Source data:
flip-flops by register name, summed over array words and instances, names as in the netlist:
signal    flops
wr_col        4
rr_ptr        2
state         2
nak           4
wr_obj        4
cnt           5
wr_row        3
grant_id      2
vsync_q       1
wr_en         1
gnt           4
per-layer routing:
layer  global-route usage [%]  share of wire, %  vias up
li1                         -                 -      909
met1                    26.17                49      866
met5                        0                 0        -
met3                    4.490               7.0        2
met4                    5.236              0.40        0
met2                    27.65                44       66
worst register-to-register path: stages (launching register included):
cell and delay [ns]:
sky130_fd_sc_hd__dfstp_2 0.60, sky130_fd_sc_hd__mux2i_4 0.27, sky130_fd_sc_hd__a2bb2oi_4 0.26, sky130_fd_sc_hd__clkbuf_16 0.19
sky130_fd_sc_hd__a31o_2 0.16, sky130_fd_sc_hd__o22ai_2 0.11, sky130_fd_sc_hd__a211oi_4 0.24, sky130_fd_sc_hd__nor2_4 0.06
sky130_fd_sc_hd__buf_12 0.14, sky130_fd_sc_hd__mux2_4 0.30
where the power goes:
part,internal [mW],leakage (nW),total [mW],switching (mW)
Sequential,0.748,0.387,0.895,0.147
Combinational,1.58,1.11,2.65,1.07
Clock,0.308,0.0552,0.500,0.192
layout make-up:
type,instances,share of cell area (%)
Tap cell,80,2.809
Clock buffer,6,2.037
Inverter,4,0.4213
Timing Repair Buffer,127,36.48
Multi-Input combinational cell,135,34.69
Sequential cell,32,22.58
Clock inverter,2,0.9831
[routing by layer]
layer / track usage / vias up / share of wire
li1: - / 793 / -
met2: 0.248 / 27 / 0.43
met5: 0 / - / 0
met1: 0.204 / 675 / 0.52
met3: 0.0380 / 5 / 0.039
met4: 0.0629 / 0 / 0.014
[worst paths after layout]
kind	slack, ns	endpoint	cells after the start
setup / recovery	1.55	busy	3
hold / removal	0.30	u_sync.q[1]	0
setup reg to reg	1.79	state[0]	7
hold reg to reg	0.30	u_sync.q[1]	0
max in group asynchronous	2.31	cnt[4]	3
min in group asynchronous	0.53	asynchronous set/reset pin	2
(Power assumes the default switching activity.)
$ cat config.mk
export PLATFORM = sky130hd
export DESIGN_NAME = hbridge_pwm_driver
export DESIGN_NICKNAME = d
export VERILOG_FILES = /design/src/rtl/hbridge_pwm_driver.sv
export SDC_FILE = /design/constraint.sdc
export NUM_CORES = 1
export LEC_CHECK = 0
export ABC_CLOCK_PERIOD_IN_PS = 8600
export CORE_ASPECT_RATIO = 1.25
export CORE_MARGIN = 1
export CORE_UTILIZATION = 58
export DETAILED_ROUTE_END_ITERATION = 8
export GPL_TIMING_DRIVEN = 1
export MAX_ROUTING_LAYER = met4
export PLACE_DENSITY_LB_ADDON = 0.12
export SKIP_CTS_REPAIR_TIMING = 1
export SYNTH_ARGS = -nofsm -noshare
export SYNTH_HDL_FRONTEND = slang
export SYNTH_HIERARCHICAL = 1
export SYNTH_SLANG_ARGS = --single-unit
$ cat constraint.sdc
create_clock -name clk -period 8.6 [get_ports clk]
set_clock_uncertainty 0.15 [all_clocks]
set_input_delay 1.29 -clock clk [delete_from_list [all_inputs] [get_ports clk]]
set_output_delay 1.29 -clock clk [all_outputs]
set_load 0.01 [all_outputs]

* _WORK INSTRUCTION_
List every line above containing the word "asynchronous".

* _RESPONSE TO THIS EXERCISE_
max in group asynchronous	2.31	cnt[4]	3
min in group asynchronous	0.53	asynchronous set/reset pin	2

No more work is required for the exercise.